正文 第6章 做個有責任心的人(1)(1 / 2)

分內的事與分外的事

關於“責任”一詞的概念,新版《現代漢語詞典》解釋為:①分內應做的事。②沒有做好分內應做的事,因而應當承擔的過失。這兩個義項的意思是統一的,都強調了一個人分內應做的事。當我們對某人說“這是你的責任”時,是指他的職務、角色、分工、技能等因素決定了他應該把某件事情做好。舉例來說,公安局長的責任是全麵管理好所在地區的社會治安;家庭裏父親的角色決定了他的責任之一是給孩子樹立起一個堅強、正直的榜樣;公共汽車司機的責任是保證汽車安全行駛,售票員的責任是向乘客出售車票,並維護車廂內的乘車秩序;火車上如果有乘客突然生病,乘客中的醫務工作者就有責任前去參與診斷治療……相應地,如果某人沒有做好分內的事,人們便有理由要求他對此承擔責任。
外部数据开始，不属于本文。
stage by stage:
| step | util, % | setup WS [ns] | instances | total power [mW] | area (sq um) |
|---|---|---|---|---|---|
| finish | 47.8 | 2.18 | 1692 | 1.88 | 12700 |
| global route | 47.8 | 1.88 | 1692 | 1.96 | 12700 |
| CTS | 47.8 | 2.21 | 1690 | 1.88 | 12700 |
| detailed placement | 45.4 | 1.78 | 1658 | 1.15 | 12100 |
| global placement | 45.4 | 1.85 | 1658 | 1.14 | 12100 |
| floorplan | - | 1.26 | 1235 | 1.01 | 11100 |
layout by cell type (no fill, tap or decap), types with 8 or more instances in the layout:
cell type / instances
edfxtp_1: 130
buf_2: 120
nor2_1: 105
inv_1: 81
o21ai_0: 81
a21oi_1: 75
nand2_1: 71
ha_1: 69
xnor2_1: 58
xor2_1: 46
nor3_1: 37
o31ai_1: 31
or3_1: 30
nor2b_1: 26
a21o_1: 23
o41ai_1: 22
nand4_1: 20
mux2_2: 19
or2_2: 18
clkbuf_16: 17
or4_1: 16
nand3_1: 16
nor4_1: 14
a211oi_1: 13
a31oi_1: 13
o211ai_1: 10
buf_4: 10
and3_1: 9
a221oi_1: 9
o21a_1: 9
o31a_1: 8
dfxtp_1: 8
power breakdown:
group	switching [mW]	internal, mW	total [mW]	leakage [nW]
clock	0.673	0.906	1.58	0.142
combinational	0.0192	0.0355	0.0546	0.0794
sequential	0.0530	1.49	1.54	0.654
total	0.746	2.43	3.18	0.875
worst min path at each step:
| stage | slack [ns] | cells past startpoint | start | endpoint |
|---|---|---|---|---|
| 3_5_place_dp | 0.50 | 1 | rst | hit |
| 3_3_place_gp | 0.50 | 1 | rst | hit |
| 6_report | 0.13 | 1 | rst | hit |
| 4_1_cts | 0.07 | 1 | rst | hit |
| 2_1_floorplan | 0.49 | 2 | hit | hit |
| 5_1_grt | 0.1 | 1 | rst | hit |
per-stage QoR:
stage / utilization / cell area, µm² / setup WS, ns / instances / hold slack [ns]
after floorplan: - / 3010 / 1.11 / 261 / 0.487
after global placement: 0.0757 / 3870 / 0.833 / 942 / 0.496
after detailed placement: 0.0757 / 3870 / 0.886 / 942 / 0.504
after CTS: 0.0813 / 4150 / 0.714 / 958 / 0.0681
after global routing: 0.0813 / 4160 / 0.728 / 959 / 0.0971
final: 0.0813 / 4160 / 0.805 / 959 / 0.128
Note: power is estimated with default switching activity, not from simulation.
$ cat src/sorted_key_table_assert.svh
// Assertion macros for the sorted key table RTL.
`ifndef SORTED_KEY_TABLE_ASSERT_SVH
`define SORTED_KEY_TABLE_ASSERT_SVH

// Condition that must hold at every clock edge out of reset.
`define SKT_ASSERT_ALWAYS(label, cond, msg) \
  label: assert property (@(posedge clk) disable iff (rst) (cond)) \
    else $error(msg);

// Same-cycle implication.
`define SKT_ASSERT_IMPLY(label, ante, cons, msg) \
  label: assert property (@(posedge clk) disable iff (rst) (ante) |-> (cons)) \
    else $error(msg);

// Next-cycle implication.
`define SKT_ASSERT_NEXT(label, ante, cons, msg) \
  label: assert property (@(posedge clk) disable iff (rst) (ante) |=> (cons)) \
    else $error(msg);

`endif

$ cat src/skt_pkg.sv
// Types, constants and key compare functions for the sorted key table.
`default_nettype none
package skt_pkg;

  localparam int TABLE_DEPTH   = 64;
  localparam int KEY_BYTES     = 8;
  localparam int KEY_W         = 64;
  localparam int LEN_W         = 4;
  localparam int VALUE_W       = 64;
  localparam int LOC_W         = 63;
  localparam int OP_W          = 2;
  localparam int ENTRY_TOTAL_W = 7;
  localparam int COUNT_W       = $clog2(TABLE_DEPTH + 1);
  localparam int GROUP         = 8;
  localparam int NUM_GROUPS    = (TABLE_DEPTH + GROUP - 1) / GROUP;

  localparam logic [VALUE_W-1:0] TOMBSTONE = '1;

  localparam logic [OP_W-1:0] OP_GET    = 2'd0;
  localparam logic [OP_W-1:0] OP_SET    = 2'd1;
  localparam logic [OP_W-1:0] OP_DELETE = 2'd2;

  typedef enum logic [2:0] {
    ST_IDLE,
    ST_COMPARE,
    ST_GATHER,
    ST_REDUCE,
    ST_COMMIT
  } skt_state_t;

  typedef struct packed {
    logic [KEY_W-1:0]   key;
    logic [LEN_W-1:0]   len;
    logic [VALUE_W-1:0] value;
  } skt_entry_t;

  // Broadcast controls from the sequencer to every cell.
  typedef struct packed {
    logic sample;
    logic commit;
    logic insert;
    logic overwrite;
  } skt_cell_ctrl_t;

  // Ones over the first len bytes, first byte most significant.
  function automatic logic [KEY_W-1:0] key_mask(input logic [LEN_W-1:0] len);
    logic [KEY_W-1:0] m;
    m = '0;
    for (int b = 0; b < KEY_W / 8; b++) begin
      if (LEN_W'(b) < len) begin
        m[KEY_W-1-8*b -: 8] = 8'hFF;
      end
    end
    return m;
  endfunction

  // Returns {entry below probe, entry equal to probe}.
  function automatic logic [1:0] key_compare(input logic [KEY_W-1:0] ek,
                                             input logic [LEN_W-1:0] el,
                                             input logic [KEY_W-1:0] pk,
                                             input logic [LEN_W-1:0] pl);
    logic [LEN_W-1:0] n;
    logic [KEY_W-1:0] m;
    logic [KEY_W-1:0] a;
    logic [KEY_W-1:0] b;
    logic             below;
    logic             same;
    n     = (el < pl) ? el : pl;
    m     = key_mask(n);
    a     = ek & m;
    b     = pk & m;
    below = (a < b) || ((a == b) && (el < pl));
    same  = (a == b) && (el == pl);
    return {below, same};
  endfunction

endpackage
`default_nettype wire

$ cat src/skt_cell.sv
// One table slot: holds an entry, compares it with the probe, shifts along the chain.
`default_nettype none
module skt_cell
  import skt_pkg::*;
(
  input  logic               clk,
  input  logic               rst,
  input  skt_cell_ctrl_t     ctrl,
  input  skt_entry_t         new_entry,
  input  logic               valid,
  input  logic               in_span,
  input  skt_entry_t         prev_entry,
  input  logic               prev_lt,
  output skt_entry_t         entry,
  output logic               lt,
  output logic               eq,
  output logic [VALUE_W-1:0] hit_value
);

  logic [1:0] cmp;

  // compare held entry with probe
  always_comb begin
    cmp = key_compare(entry.key, entry.len, new_entry.key, new_entry.len);
  end

  // flags, valid slots only
  always_ff @(posedge clk) begin
    if (rst) begin
      lt <= 1'b0;
      eq <= 1'b0;
    end else if (ctrl.sample) begin
      lt <= valid && cmp[1];
      eq <= valid && cmp[0];
    end
  end

  // old value of a hit, zero otherwise
  always_ff @(posedge clk) begin
    if (ctrl.sample) begin
      hit_value <= (valid && cmp[0]) ? entry.value : '0;
    end
  end

  // overwrite in place, or take the new entry / neighbour's entry on insert
  always_ff @(posedge clk) begin
    if (ctrl.commit) begin
      if (ctrl.overwrite && eq) begin
        entry.value <= new_entry.value;
      end else if (ctrl.insert && in_span && !lt) begin
        entry <= prev_lt ? new_entry : prev_entry;
      end
    end
  end

endmodule
`default_nettype wire

$ cat config.mk
export PLATFORM = sky130hd
export DESIGN_NAME = skt_cell
export DESIGN_NICKNAME = d
export VERILOG_FILES = /design/src/sorted_key_table_assert.svh /design/src/skt_pkg.sv /design/src/skt_cell.sv
export SDC_FILE = /design/constraint.sdc
export NUM_CORES = 1
export LEC_CHECK = 0
export BUFFER_PORTS_ARGS = -buffer_cell sky130_fd_sc_hd__buf_2
export CAP_MARGIN = 20
export CORE_AREA = 2 2 185 187
export DETAILED_ROUTE_END_ITERATION = 10
export DIE_AREA = 0 0 187 189
export GPL_ROUTABILITY_DRIVEN = 0
export PLACE_DENSITY = 0.65
export REMOVE_ABC_BUFFERS = 1
export SLEW_MARGIN = 20
export SYNTH_ARGS = -nofsm -noshare
export SYNTH_HDL_FRONTEND = slang
export SYNTH_SLANG_ARGS = --single-unit
$ cat constraint.sdc
create_clock -name clk -period 7.65 [get_ports clk]
set_input_delay 1.53 -clock clk [delete_from_list [all_inputs] [get_ports clk]]
set_output_delay 1.53 -clock clk [all_outputs]
set_load 0.02 [all_outputs]
==> run metrics, run 1 <==
vias per cell=approximately 4.7; worst vdd rail ir drop=between 0.0001 and 0.00015 V; sequential share of the synthesized area=57.1%; setup violators final=0; FF-to-FF Start=entry[65]; Ys Warns=0; CTS Root Cell=clkbuf_16; clock period minus worst slack=roughly 6 ns; critical path, cell by cell=buf_2, inv_1, ha_1, nor2b_1, o21a_1, o21ai_1, a21oi_1, o41ai_4, nand2_1, ha_1, nand4_1, nor4_1, nand2_1, nor4_2, buf_4, and2_1; Initial Util=31.2%; Overall Power=approximately 2600 µW; GRT overflow=0; clock skew=approximately 0.0087 ns; Finished Cell Area=between 10000 and 15000 µm²; DRT antenna net count=0; share of the synthesized area in the top cell type=roughly 57%; initial antenna violation count=13; drt first pass iters=5; Slew Limit Fails=0; Routed WL per cell=~19 µm; H-Tree Depth=4; status=finished clean; CP arrival=between 6 and 7 ns; core area=approximately 33000 µm²; I/O Buffers=470; first-pass GRT wire length=between 40000 and 50000 µm; DRC=0; hold depth=1; Layout area overhead=33.4%; Period Utilization, post-route=78.9%; RSZ-0062 raised after global routing=no; max_cap viols=0; clock sinks=198; final worst slack=1.62 ns; post_cts resized=0; commonest cells in the netlist=196 x edfxtp_1, 132 x mux2_2, 104 x and2_1; Area after DPL=13300 µm²; Clk pin slew, worst setup/hold paths=0.08 ns; Die Ht=approximately 190 µm; Hold Path Origin=entry[43]; Worst slew margin=roughly 37%; maximum clock path buffer count=2; num rows=67; area of the mapped netlist=10400 µm²; ys flop type=edfxtp_1; Setup Fix Bufs, Post-CTS=0; Critical Path RT=about 8.0 ns; CTS tree=yes; Synth area leader=edfxtp_1; DRT iter0 DRCs=between 300 and 400; Power Density=186 nW/µm²; CTS hold repair buffers=0; Die Footprint=~35000 µm²; CTS buffer count=17; IO Count=approximately 470; Post-Layout Cell Count=~1.7k; largest net degree at the start of global routing=69; Post-synth EDFFs=approximately 200; async set-or-reset flop fraction in the synthesized netlist=0%; GRT Overall Usage=between 10% and 20%; fin nets=1581; DP HPWL=26200 µm; CP max stage cell=o41ai_4; Setup Crit Path Kind=in -> reg; DP Cell Count=around 1.7k; R2R Setup Slk=~2.3 ns; Worst Hold Class=reg -> reg; Slew @ Worst Pin=approximately 0.95 ns; share of layout cells above drive strength 1=a little over half; worst reg-to-reg path cell count=14; Crit path largest cell delay=between 0.8 and 0.9 ns; Hold Vio Cnt, Final=0; final WL=about 33000 µm; Worst-Skew Late Latency=0.44 ns; Worst Setup End Kind=flop; pre-CTS WS=~0.96 ns; post-synthesis register bit count=roughly 200; Syn Area/Cell=between 10 and 15 µm²; CP startpoint kind=input port; chip width=approximately 190 µm; crit-path max FO=65; most frequent cell after synthesis=edfxtp_1; count of cell types in the netlist=48; via count=~8.1k; leakage=0.00602 µW; cells after synthesis=777; fin util=between 40% and 50%; Peak Freq=166 MHz; number of global-route vias before repair=8391; reg2reg end=hit_value[28]; Synth area leaders=edfxtp_1 57%, mux2_2 14%, ha_1 8.3%, and2_1 6.3%, nand2_1 2.6%; hold endpoint=hit_value[43]
-- registers in the layout (all words and copies together), names as in the netlist --
| name | count |
|---|---|
| lt | 1 |
| entry | 132 |
| eq | 1 |
| hit_value | 64 |
-- per-stage QoR --
step / setup TNS, ns / hold WS (ns)
finish: 0 / 0.540
global route: 0 / 0.570
CTS: 0 / 0.539
detailed placement: 0 / 0.528
global placement: 0 / 0.525
floorplan: -122.50 / 0.602
-- layout make-up --
type | count | area [µm²]
fillers | 3214 | 19400
clock inverters | 14 | 144
clock buffers | 18 | 429
well taps | 448 | 561
diodes | 5 | 12.5
inverters | 10 | 37.5
repair buffers | 478 | 2420
multi-input cells | 534 | 4320
flip-flops and latches | 198 | 5930
-- worst max-delay path by stage --
stage / startpoint / end / slack [ns] / depth (start not counted)
final: new_entry[65] / hit_value[28] / 1.62 / 16
after floorplan: new_entry[65] / hit_value[0] / -1.88 / 14
after global routing: new_entry[65] / hit_value[28] / 1.04 / 16
after CTS: new_entry[65] / hit_value[46] / 1.43 / 17
after global placement: new_entry[65] / hit_value[43] / 1.19 / 17
after detailed placement: new_entry[65] / hit_value[46] / 0.96 / 17
-- layout by cell type, fill, tap and decap left out, types with 2 or more instances in the layout --
cell / netlist / final
a21o_1: 3 / 3
a21o_2: 2 / 2
a21oi_1: 33 / 32
a221oi_1: 3 / 3
and2_1: 104 / 104
and2_2: 6 / 6
and2_4: 2 / 2
and3_1: 8 / 8
buf_2: 3 / 468
buf_4: 3 / 10
clkbuf_16: 0 / 17
clkinv_1: 0 / 2
clkinv_2: 0 / 2
clkinv_4: 0 / 2
clkinv_8: 0 / 2
dfxtp_1: 2 / 2
diode_2: 0 / 5
edfxtp_1: 196 / 196
ha_1: 69 / 69
inv_1: 10 / 10
inv_6: 0 / 4
mux2_2: 132 / 132
nand2_1: 72 / 72
nand3_1: 15 / 15
nand4_1: 13 / 13
nor2_1: 7 / 6
nor2b_1: 3 / 3
nor3_1: 6 / 6
nor4_1: 5 / 4
nor4_2: 1 / 2
o211ai_1: 2 / 2
o21a_1: 9 / 9
o21ai_0: 20 / 19
-- metal layers --
metal / vias to the layer above / part of all wire (%) / wire length [µm] / global-route usage (%)
met5: - / 0.29 / 96 / 0
met4: 14 / 2.0 / 657 / 5.77
met2: 341 / 49 / 16300 / 31.8
li1: 3823 / - / - / -
met1: 3848 / 37 / 12300 / 19.8
met3: 41 / 11 / 3700 / 8.92
-- kinds of logic (layout without fill, tap and decap cells) --
| family | after synthesis | count (layout) | synth area share, % |
|---|---|---|---|
| AOI/OAI and AO/OA | 86 | 86 | 5.34 |
| muxes | 133 | 133 | 14.4 |
| other | 0 | 5 | 0 |
| DFF | 198 | 198 | 57.1 |
| and+or+nand+nor | 246 | 246 | 13.0 |
| adders and majority gates | 69 | 69 | 8.32 |
| buffers and inverters | 45 | 520 | 1.86 |
-- report_power, final --
group,internal [µW],switching [µW]
Combinational,190,229
Sequential,1240,16.4
Clock,459,441
-- critical path, delay by kind of cell --
kind / cells / cell delay [ns]
simple gates: 7 / 1.75
compound gates: 4 / 1.63
buf+inv: 3 / 0.74
fa+ha+maj: 2 / 0.65
(Power assumes the default switching activity.)
==> inputs of run 2 (changes only) <==
- clock period: 7.65 -> 6 ns (I/O delays scaled with it)
==> run metrics, run 2 (synthesis results as in run 1) <==
RSZ-0062 raised after global routing=no; Layout area overhead=33.8%; Peak Freq=between 150 and 200 MHz; FF-to-FF Start=entry[65]; pre-CTS WS=~0.32 ns; reg2reg end=hit_value[50]; drt first pass iters=5; via count=roughly 8.1k; clock sinks=~200; GRT overflow=0; Worst-Skew Late Latency=~0.45 ns; Post-Layout Cell Count=between 1.5k and 2k; CP arrival=about 5.6 ns; hold_ws=0.542 ns; CTS buffer count=17; Die Footprint=35300 µm²; max_cap viols=0; R2R Setup Slk=around 1.2 ns; Hold Path Origin=entry[44]; Die Ht=about 190 µm; Worst Setup End Kind=flop; clock period minus worst slack=5.23 ns; maximum clock path buffer count=2; worst reg-to-reg path cell count=14; CP startpoint kind=input port; top flop regs=entry (132), hit_value (64); first-pass GRT wire length=a little under 50000 µm; setup violators final=0; flip-flop count of the largest register after layout=between 100 and 150; status=finished clean; vias per cell=approximately 4.8; worst vdd rail ir drop=0.000212 V; hold endpoint=hit_value[44]; hold depth=1; H-Tree Depth=4; Worst slew margin=a little over a third; register bank with the most flops=entry; crit-path max FO=between 60 and 70; initial antenna violation count=9; DRT iter0 DRCs=between 400 and 500; Critical Path RT=6.32 ns; chip width=187 µm; GRT Overall Usage=a little under a fifth; DRC=0; I/O Buffers=470; Hold Vio Cnt, Final=0; Initial Util=just over 30%; DRT antenna net count=0; CTS Root Cell=clkbuf_16; core area=33300 µm²; Fillers=between 3k and 4k; Slew Limit Fails=0; CTS tree=yes; clock skew=0.0129 ns; Setup Fix Bufs, Post-CTS=0; Clk pin slew, worst setup/hold paths=around 0.080 ns; commonest non-fill, non-tap cell in the layout=buf_2; DP Cell Count=between 1.5k and 2k; largest net degree at the start of global routing=a little under 70; share of layout cells above drive strength 1=53.0%; leakage=0.00604 µW; Slew @ Worst Pin=slightly below 1 ns; final WL=33600 µm; Worst Hold Class=reg -> reg; Overall Power=3320 µW; post_cts resized=0; num rows=67; final worst slack=between 0.7 and 0.8 ns; DP HPWL=about 26000 µm; Power Density=between 200 and 250 nW/µm²; Period Utilization, post-route=around 87%; Final TNS setup=0 ns; Worst Setup SP=new_entry[65]; IO Count=around 470; fin nets=roughly 1.6k; CTS hold repair buffers=0; Routed WL per cell=between 15 and 20 µm; number of global-route vias before repair=between 8k and 9k; commonest non-fill, non-tap cells in the layout=468 x buf_2, 196 x edfxtp_1, 132 x mux2_2, 104 x and2_1, 72 x nand2_1; Setup Crit Path Kind=in -> reg
-- run 2: cell types whose count changed in the layout (fill, tap and decap cells not counted), sizes merged --
cell,change
clkinv,-3
diode,-3
inv,+3
buf,+2
clkbuf,-1
clkinvlp,+1
-- run 2: worst max path at each step --
| stage | endpoint | cells after the start | slack (ns) |
|---|---|---|---|
| after floorplan | hit_value[0] | 14 | -3.20 |
| after global placement | hit_value[10] | 16 | 0.47 |
| after detailed placement | hit_value[4] | 16 | 0.32 |
| after CTS | hit_value[10] | 16 | 0.79 |
| after global routing | hit_value[50] | 16 | 0.28 |
| final | hit_value[50] | 16 | 0.77 |
-- run 2: metrics by stage --
step / instance area [µm²] / utilization [%]
3_3_place_gp: 13300 / 39.9
6_report: 13900 / 41.7
3_5_place_dp: 13300 / 39.9
5_1_grt: 13900 / 41.7
2_1_floorplan: 10200 / -
4_1_cts: 13900 / 41.7
-- run 2: worst max-delay path: stages --
cell     delay [ns]
buf_2          0.14
inv_1          0.07
ha_1           0.31
nor2b_1        0.14
o21a_1         0.19
o21a_4         0.22
or4_4          0.42
a221o_2        0.48
and2_2         0.24
ha_1           0.31
nand4_1        0.18
nor4_2         0.54
nand2_1        0.15
nor4_2         0.43
buf_12         0.28
and2_1         0.18
-- run 2: area by class of cell --
cell class              count  area, µm²  share of cell area, %
diodes                      2       5.00                 0.0361
repair buffers            480       2460                   17.7
clock inverters            15        159                   1.14
well taps                 448        561                   4.04
multi-input cells         534       4310                   31.1
flip-flops and latches    198       5930                   42.7
inverters                  10       37.5                  0.270
clock buffers              17        425                   3.06
-- run 2: report_power, final --
| part | switching [µW] | internal [µW] |
|---|---|---|
| combinational | 294 | 243 |
| clock | 597 | 593 |
| sequential | 21.8 | 1580 |
| total | 913 | 2410 |
-- run 2: metal layers --
| layer | global-route usage, % | routed length (µm) | vias up |
|---|---|---|---|
| met5 | 0 | 62 | - |
| met4 | 4.82 | 578 | 10 |
| met3 | 8.58 | 3700 | 36 |
| met2 | 32.3 | 16600 | 375 |
| met1 | 20.6 | 12700 | 3880 |
| li1 | - | - | 3827 |
==> inputs of run 3 (changes only) <==
- ABC_AREA: not set -> 1
- CORE_AREA: 2 2 185 187 -> 2 2 182 184
- DIE_AREA: 0 0 187 189 -> 0 0 184 186
- PLACE_DENSITY: 0.65 -> 0.68
- SLEW_MARGIN: 20 -> not set
==> run metrics, run 3 <==
Clk pin slew, worst setup/hold paths=roughly 0.08 ns; GRT overflow=0; DRC=0; mux contribution to synthesized area=a little over an eighth; core area=roughly 32000 µm²; RSZ-0062 raised after global routing=no; Die Footprint=approximately 34000 µm²; Setup Fix Bufs, Post-CTS=0; Setup Crit Path Kind=in -> reg; worst reg-to-reg path cell count=20; DP HPWL=about 26000 µm; Worst slew margin=between 30% and 40%; Period Utilization, post-route=79.1%; num rows=66; most frequent cell after synthesis=edfxtp_1; drt first pass iters=4; pre-CTS WS=around 0.74 ns; DRT antenna net count=0; Power Density=~240 nW/µm²; Peak Freq=between 200 and 250 MHz; setup violators final=0; commonest cells in the netlist=196 x edfxtp_1, 161 x inv_1, 155 x nand2_1; Synth area leader=edfxtp_1; Syn Area/Cell=~11 µm²; leakage=a little under 0.007 µW; adder-cell share of the synthesized area=under 10%; vias per cell=between 4 and 5; Final TNS setup=0 ns; final WL=32700 µm; largest family of logic cells by synthesized area=multiplexers; number of global-route vias before repair=between 8k and 9k; Synth area leaders=edfxtp_1 55%, mux2_2 14%, ha_1 8.1%, inv_1 5.6%, nand2_1 5.4%; post_cts resized=0; crit-path max FO=65; commonest non-fill, non-tap cell in the layout=buf_2; final worst slack=~1.3 ns; max_cap viols=0; IO Count=471; commonest non-fill, non-tap cells in the layout=468 x buf_2, 196 x edfxtp_1, 161 x inv_1, 155 x nand2_1, 137 x nor2_1; sequential share of the synthesized area=roughly 55%; compound-cell area share of the yosys netlist=around 3.1%; Ys Warns=0; CTS tree=yes; maximum clock path buffer count=2; share of layout cells above drive strength 1=a little under half; Fillers=~3.1k; area of the mapped netlist=around 11000 µm²; chip width=~180 µm; XOR/XNOR Fraction of Synth Area=0%; worst vdd rail ir drop=roughly 0.00019 V; flip-flop count of the largest register after layout=132; ys flop type=edfxtp_1; largest net degree at the start of global routing=a little over 70; CP max stage cell=nor4_1; Worst Setup End Kind=flop; Critical Path RT=between 6 and 7 ns; register bank with the most flops=entry; Post-synth EDFFs=a little under 200; via count=8482; Slew Limit Fails=0; hold depth=2; Multi-input gate area=4030 µm²; async set-or-reset flop fraction in the synthesized netlist=0%; status=finished clean; I/O Buffers=470; count of cell types in the netlist=36; GRT Overall Usage=about a fifth; Hold Vio Cnt, Final=0; Simple-Gate Fraction of Synth Area=between 10% and 20%; CP arrival=~5.0 ns; DRT iter0 DRCs=about 410; critical path, cell by cell=buf_2, inv_1, ha_1, inv_1, nor2_2, o211ai_2, nand2_2, inv_2, o21ai_2, nor2_4, inv_4, nand2_4, inv_4, o21ai_2, nor2_1, ha_1, nand4_1, nor4_1, nand3_2, buf_4, nor2_1; clock sinks=roughly 200; Die Ht=186 µm; Crit path largest cell delay=~0.5 ns; Layout area overhead=31.7%; cells after synthesis=966; CTS Root Cell=clkbuf_16; Initial Util=between 30 and 40%; fin nets=1779; top flop regs=entry (132), hit_value (64); CP startpoint kind=input port; H-Tree Depth=4; CTS buffer count=17; Slew @ Worst Pin=~0.95 ns; post-synthesis register bit count=a little under 200; Routed WL per cell=~18 µm; initial antenna violation count=9; share of the synthesized area in the top cell type=between 50% and 60%; CTS hold repair buffers=0; Worst Hold Class=reg -> reg; first-pass GRT wire length=47600 µm; Worst-Skew Late Latency=~0.46 ns; Register Area=5930 µm²; clock period minus worst slack=~4.7 ns; clock skew=approximately 0.017 ns
-- run 3: cell families after synthesis --
group	after synthesis
compound gates	51
fa+ha+maj	69
buf+inv	193
simple gates	326
mux	129
flops	198
-- run 3: worst max-delay path: cells and delay by family --
kind | cells | cell delay (ns)
AOI/OAI and AO/OA | 3 | 0.38
and+or+nand+nor | 9 | 1.82
buffers and inverters | 7 | 0.95
adders and majority gates | 2 | 0.64
-- run 3: through the flow --
step	cells	hold WS [ns]	instance area [µm²]	power, µW	utilization (%)
final	1860	0.515	14100	3360	43.7
after global placement	1826	0.525	13500	2250	42.0
after CTS	1858	0.538	14100	3390	43.7
after floorplan	941	0.541	10600	2000	-
after global routing	1860	0.559	14100	3510	43.7
after detailed placement	1826	0.527	13500	2260	42.0
-- run 3: report_power, final --
part / switching [µW] / internal (µW) / leakage [µW]
combinational: 354 / 256 / 0.00472
sequential: 25.0 / 1590 / 0.00188
clock: 585 / 553 / 0.000273
-- run 3: area by class of cell --
cell class | count | area share [%]
inverters | 168 | 4.57
flip-flops and latches | 198 | 42.1
clock buffers | 18 | 3.05
multi-input cells | 575 | 28.6
clock inverters | 14 | 0.968
diodes | 2 | 0.0355
well taps | 408 | 3.62
repair buffers | 477 | 17.1
-- run 3: worst paths after layout --
check / from / to / slack (ns)
worst min-delay path: lt / lt / 0.52
worst min register to register: lt / lt / 0.52
worst max-delay path: new_entry[65] / hit_value[2] / 1.25
worst max register to register: entry[65] / hit_value[2] / 1.64
-- run 3: layer usage --
layer	wire length [µm]	vias to the layer above	global-route usage [%]
li1	-	4155	-
met1	12300	3954	20.0
met2	16700	328	34.0
met3	3240	37	8.06
met4	470	8	4.70
met5	49	-	0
以上是關於“責任”一詞的最基本的理解。實際上,社會生活是異常豐富複雜的,隨著時間、地點、環境和條件的變化,對於責任的界定往往會產生某些歧義,也就是說,分內與分外的界限有時會變得模糊不清。這裏我們主要討論的是,有些看起來是分外的事,到底該不該也去把它做好?

1994年夏天,遼寧西部地區發生了三十多年不遇的特大洪澇災害,給人民群眾的生命財產安全造成了極其嚴重的威脅,由於各級政府組織搶險及時得力,兩萬多受災群眾無一人傷亡。可是令人難以接受的是,7月14日淩晨,帶領幹部群眾奮戰在抗洪救災第一線的錦州市市委書記張鳴岐同誌,突然被無情的洪水衝走,最後光榮犧牲。這一噩耗頓時使全體錦州人民陷入了無盡的悲痛之中,也極大地震動和感染了全國各地的幹部群眾。此後,黨和國家高度肯定了張鳴岐同誌全心全意為人民服務的崇高品質,號召全國人民都學習他鞠躬盡瘁、死而後已的無私奉獻精神,他的光輝事跡與雷鋒、焦裕祿、孔繁森等人的英雄模範行為一起,鑄成了中國當代曆史上的一道不朽的豐碑。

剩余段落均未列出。